Background: Chronic cough affects approximately 10% of adults. The lack of ICD codes for chronic cough makes it challenging to apply supervised learning methods to predict the characteristics of chronic cough patients, thereby requiring the identification of chronic cough patients by other mechanisms. We developed a deep clustering algorithm with auto-encoder embedding (DCAE) to identify clusters of chronic cough patients based on data from a large cohort of 264,146 patients from the Electronic Medical Records (EMR) system. We constructed features using the diagnosis within the EMR, then built a clustering-oriented loss function directly on embedded features of the deep autoencoder to jointly perform feature refinement and cluster assignment. Lastly, we performed statistical analysis on the identified clusters to characterize the chronic cough patients compared to the non-chronic cough patients.

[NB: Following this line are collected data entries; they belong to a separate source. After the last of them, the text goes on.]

## ./config.mk

```make
export PLATFORM = sky130hd
export DESIGN_NAME = Decoder_7_128
export DESIGN_NICKNAME = Decoder_7_128
export VERILOG_FILES = /design/flow/design.v
export SDC_FILE = /design/flow/constraint.sdc
export NUM_CORES = 4
export LEC_CHECK = 1
export CORE_AREA = 10 10 83 83
export DIE_AREA = 0 0 93 93
```

## ./constraint.sdc

```tcl
current_design Decoder_7_128

set clk_period 2.5
set clk_io_pct 0.2

create_clock -name clk0 -period $clk_period

set non_clock_inputs [all_inputs -no_clocks]
set_input_delay [expr $clk_period * $clk_io_pct] -clock clk0 $non_clock_inputs
set_output_delay [expr $clk_period * $clk_io_pct] -clock clk0 [all_outputs]
```
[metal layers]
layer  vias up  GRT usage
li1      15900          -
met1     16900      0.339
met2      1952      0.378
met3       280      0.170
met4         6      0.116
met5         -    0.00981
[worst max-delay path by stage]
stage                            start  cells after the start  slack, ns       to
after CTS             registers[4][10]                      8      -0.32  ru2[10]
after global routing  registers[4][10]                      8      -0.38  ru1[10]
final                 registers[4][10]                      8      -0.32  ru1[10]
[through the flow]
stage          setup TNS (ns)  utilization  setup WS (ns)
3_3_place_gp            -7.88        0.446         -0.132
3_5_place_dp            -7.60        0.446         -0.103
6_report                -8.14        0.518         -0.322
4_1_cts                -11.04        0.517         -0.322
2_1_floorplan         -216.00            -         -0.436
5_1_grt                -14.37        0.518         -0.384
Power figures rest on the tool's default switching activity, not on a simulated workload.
$ cat design.v
module executeregisters (
    input logic [31:0] pc_input,
    input logic [31:0] pcInc_input,
    input logic [31:0] RUrs1_input,
    input logic [31:0] RUrs2_input,
    input logic [31:0] ImmExt_input,
    input logic [ 4:0] rd_input,
    input logic [ 4:0] rs1_input,
    input logic [ 4:0] rs2_input,
    input logic RUWr_input,
    input logic DMWr_input,
    input logic DMRd_input,
    input logic ALUASrc_input,
    input logic ALUBSrc_input,
    input logic [1:0] RUDataWrSrc_input,
    input logic [2:0] DMCtrl_input,
    input logic [3:0] AluOp_input,
    input logic [4:0] BrOp_input,
    input logic clk,
    input logic clear_eden_hazard,
    input logic clear_branchUnit,
    output logic [31:0] pc_output,
    output logic [31:0] pcInc_output,
    output logic [31:0] RUrs1_output,
    output logic [31:0] RUrs2_output,
    output logic [31:0] ImmExt_output,
    output logic [ 4:0] rd_output,
    output logic [ 4:0] rs1_output,
    output logic [ 4:0] rs2_output,
    output logic RUWr_output,
    output logic DMWr_output,
    output logic DMRd_output,
    output logic ALUASrc_output,
    output logic ALUBSrc_output,
    output logic [1:0] RUDataWrSrc_output,
    output logic [2:0] DMCtrl_output,
    output logic [3:0] AluOp_output,
    output logic [4:0] BrOp_output
);
  always_ff @(posedge clk) begin
    pc_output <= pc_input;
    pcInc_output <= pcInc_input;
    RUrs1_output <= RUrs1_input;
    RUrs2_output <= RUrs2_input;
    ImmExt_output <= ImmExt_input;
    rd_output <= rd_input;
    rs1_output <= rs1_input;
    rs2_output <= rs2_input;
    RUWr_output <= RUWr_input;
    DMWr_output <= DMWr_input;
    DMRd_output <= DMRd_input;
    ALUASrc_output <= ALUASrc_input;
    ALUBSrc_output <= ALUBSrc_input;
    RUDataWrSrc_output <= RUDataWrSrc_input;
    DMCtrl_output <= DMCtrl_input;
    AluOp_output <= AluOp_input;
    BrOp_output <= BrOp_input;
    if (clear_eden_hazard || clear_branchUnit) begin
      pc_output <= 0;
      pcInc_output <= 0;
      RUrs1_output <= 0;
      RUrs2_output <= 0;
      ImmExt_output <= 0;
      rd_output <= 0;
      rs1_output <= 0;
      rs2_output <= 0;
      RUWr_output <= 1;
      DMWr_output <= 0;
      DMRd_output <= 0;
      ALUASrc_output <= 0;
      ALUBSrc_output <= 0;
      RUDataWrSrc_output <= 0;
      DMCtrl_output <= 0;
      AluOp_output <= 0;
      BrOp_output <= 0;
    end
  end
endmodule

Results: The experimental results show that the DCAE model generated three chronic cough clusters and one non-chronic cough patient cluster. We found various diagnoses, medications, and lab tests highly associated with chronic cough patients by comparing the chronic cough cluster with the non-chronic cough cluster. Comparison of chronic cough clusters demonstrated that certain combinations of medications and diagnoses characterize some chronic cough clusters.
Conclusions: To the best of our knowledge, this study is the first to test the potential of unsupervised deep learning methods for chronic cough investigation, which also shows a great advantage over existing algorithms for patient data clustering.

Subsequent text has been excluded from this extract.